RNA immunoprecipitation

HET293T cells were harvested and treated by freshly prepared nuclear isolation buffer (1.28 M sucrose, 40 mM Tris–HCl pH 7.5, 20 mM MgCl₂, 4% Triton X-100) on ice for 20 min (with frequent mixing). Nuclear pellets were collected by centrifugation at 2500 g for 15 min and were then treated with freshly prepared RIP buffer (150 mM KCl, 25 mM Tris pH 7.4, 5 mM EDTA, 0.5 mM DTT, 0.5% NP40, 100 U/ml RNAase inhibitor, protease inhibitors). Nuclear membrane and debris were pelleted by centrifugation at 13 000 rpm for 10 min at 4°C. Aliquot of lysate were used for reference RNA isolation. Protein A/G beads was added into the lysate and incubated for 1 h at 4°C with rotation (wash bead first according to Invitrogen Manu). Subsequently, the beads were pelleted by magnet stand and discarded. The supernatant was recycled and incubated with antibodies to the proteins of interest overnight at 4°C with rotation. Protein A/G beads were then added and incubated for another 2 h at 4°C with rotation. After immunoprecipitation, the beads were washed for 6 times with RIP buffer, one time with PBS and one time with urea. 5% of the beads were collected for SDS-PAGE analysis. And the coprecipitated RNAs were isolated by TRIzol RNA extraction reagent according to manufacturer's instructions. RT-qPCR was followed to analyze the coprecipitated rRNAs. q-PRC primers were listed as following:

45S:

F: CCCACCCTCGGTGAGAAAAG

R: GGAAGCGGAGGAGGGTCCTC

ITS1:

F: CGAGAGCCGGAGAACTCGG

R: GCCGACACCCACGTCGTC

ITS2:

F: GGTCCGGAAGGGGAAGGGTG

R: GCGGGGCCTCGGAGGAG

7SK:

F: GGGTTGATTCGGCTGATCT

R: CTCCTCTATCGGGGATGGTC

MALAT1:

F: GAGCGAGTGCAATTTGGTGATG

R: ATCCTCTACGCACAACGCC

Quantitative phosphoproteomic analysis of DNA-PK substrates

HeLa cells were pre-treated with or without DNA-PK-i. Then, 5 mg of total protein was extracted from cells of each condition using RIPA lysis buffer. Protein was reduced in 10 mM dithiothreitol at 55°C for 45 min followed by alkylation in 50 mM iodoacetamide at room temperature in the dark for 30 min. Protein was precipitated using acetone and then resuspended in 100 mM triethylammonium bicarbonate. Trypsin was added at a 1:100 ratio (w/w, enzyme/protein) and the mixture was then incubated at 37°C overnight in the ThermoMixer R with shaking at 1000 rpm. After digestion, peptides were desalted using a HLB cartridge (Waters, WAT094226). Isolation of phosphopeptides was performed as the instruction of the Fe-NTA Phosphopeptide Enrichment Kit (ThermoFisher Scientific, A32992). Enriched phosphopeptides were resuspended in 100 μl of 50 mM triethylammonium bicarbonate and proceed with isobaric peptide labeling with TMT reagents (Thermo Fisher Scientific, 90110). Labeled peptides were combined and desalted using a HLB cartridge (Waters, WAT094225) and the sample was injected onto a Waters XBridge BEH C18 4.6 mm × 250 mm column using a Thermo Dinex Ultimate 3000. Bound peptides were separated using a 40 min gradient. Twenty fractions were collected and concatenated into five total fractions post-run.
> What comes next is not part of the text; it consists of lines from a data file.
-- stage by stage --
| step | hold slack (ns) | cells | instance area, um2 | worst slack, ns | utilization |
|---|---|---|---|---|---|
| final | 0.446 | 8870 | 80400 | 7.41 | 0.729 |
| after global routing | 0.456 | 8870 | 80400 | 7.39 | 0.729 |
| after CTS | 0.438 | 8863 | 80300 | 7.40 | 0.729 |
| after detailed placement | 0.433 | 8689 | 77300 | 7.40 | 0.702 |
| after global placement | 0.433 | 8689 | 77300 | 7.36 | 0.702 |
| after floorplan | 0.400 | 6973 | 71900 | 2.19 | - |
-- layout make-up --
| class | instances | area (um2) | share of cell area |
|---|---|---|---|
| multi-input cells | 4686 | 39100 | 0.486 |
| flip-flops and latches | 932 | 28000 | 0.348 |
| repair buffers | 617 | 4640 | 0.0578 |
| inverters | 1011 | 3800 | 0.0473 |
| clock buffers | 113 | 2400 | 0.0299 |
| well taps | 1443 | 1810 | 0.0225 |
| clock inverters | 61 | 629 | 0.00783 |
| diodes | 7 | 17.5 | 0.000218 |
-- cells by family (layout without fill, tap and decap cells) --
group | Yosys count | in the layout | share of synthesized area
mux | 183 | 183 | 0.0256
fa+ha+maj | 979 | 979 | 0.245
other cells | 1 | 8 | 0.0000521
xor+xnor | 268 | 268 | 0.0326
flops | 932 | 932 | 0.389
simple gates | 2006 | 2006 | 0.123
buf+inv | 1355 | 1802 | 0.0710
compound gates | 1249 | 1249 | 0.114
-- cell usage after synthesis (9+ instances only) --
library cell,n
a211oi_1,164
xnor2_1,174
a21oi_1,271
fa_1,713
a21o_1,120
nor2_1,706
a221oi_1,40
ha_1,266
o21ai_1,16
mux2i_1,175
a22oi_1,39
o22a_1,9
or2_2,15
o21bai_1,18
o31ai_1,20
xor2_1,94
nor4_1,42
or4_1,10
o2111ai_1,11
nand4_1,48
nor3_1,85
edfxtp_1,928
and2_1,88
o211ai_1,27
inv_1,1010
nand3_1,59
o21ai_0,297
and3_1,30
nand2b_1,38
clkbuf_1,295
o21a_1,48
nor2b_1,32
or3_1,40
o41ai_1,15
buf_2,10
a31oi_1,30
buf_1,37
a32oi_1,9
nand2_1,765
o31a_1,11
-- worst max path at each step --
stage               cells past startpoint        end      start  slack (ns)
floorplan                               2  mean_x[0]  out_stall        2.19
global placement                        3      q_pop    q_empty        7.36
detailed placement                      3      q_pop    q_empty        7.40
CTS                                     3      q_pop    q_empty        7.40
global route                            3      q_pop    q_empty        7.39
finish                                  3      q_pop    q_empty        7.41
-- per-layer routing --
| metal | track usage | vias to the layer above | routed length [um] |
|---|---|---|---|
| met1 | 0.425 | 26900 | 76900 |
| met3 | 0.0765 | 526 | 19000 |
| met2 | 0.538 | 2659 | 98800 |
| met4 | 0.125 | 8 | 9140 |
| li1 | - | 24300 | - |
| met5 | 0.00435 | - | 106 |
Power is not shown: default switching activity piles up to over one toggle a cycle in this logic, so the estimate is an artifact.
Isolated phosphopeptides were resuspended in 20 μl of 0.1% formic acid (w/w) and 6.5 μl were automatically injected using a Thermo EASYnLC 1200 onto a Thermo Acclaim PepMap 0.075 × 20 mm C18 trapping column and washed for approximately 5 min with 0.1% formic acid (w/w). Bound peptides were then eluted over 125 min onto a Thermo Acclaim PepMap 0.075 × 500 mm analytical column at a constant flow rate of 300 nl/min. Eluted peptides were sprayed into a Thermo Scientific Q Exactive HF-X mass spectrometer (www.thermo.com) using a Nanopray ion source.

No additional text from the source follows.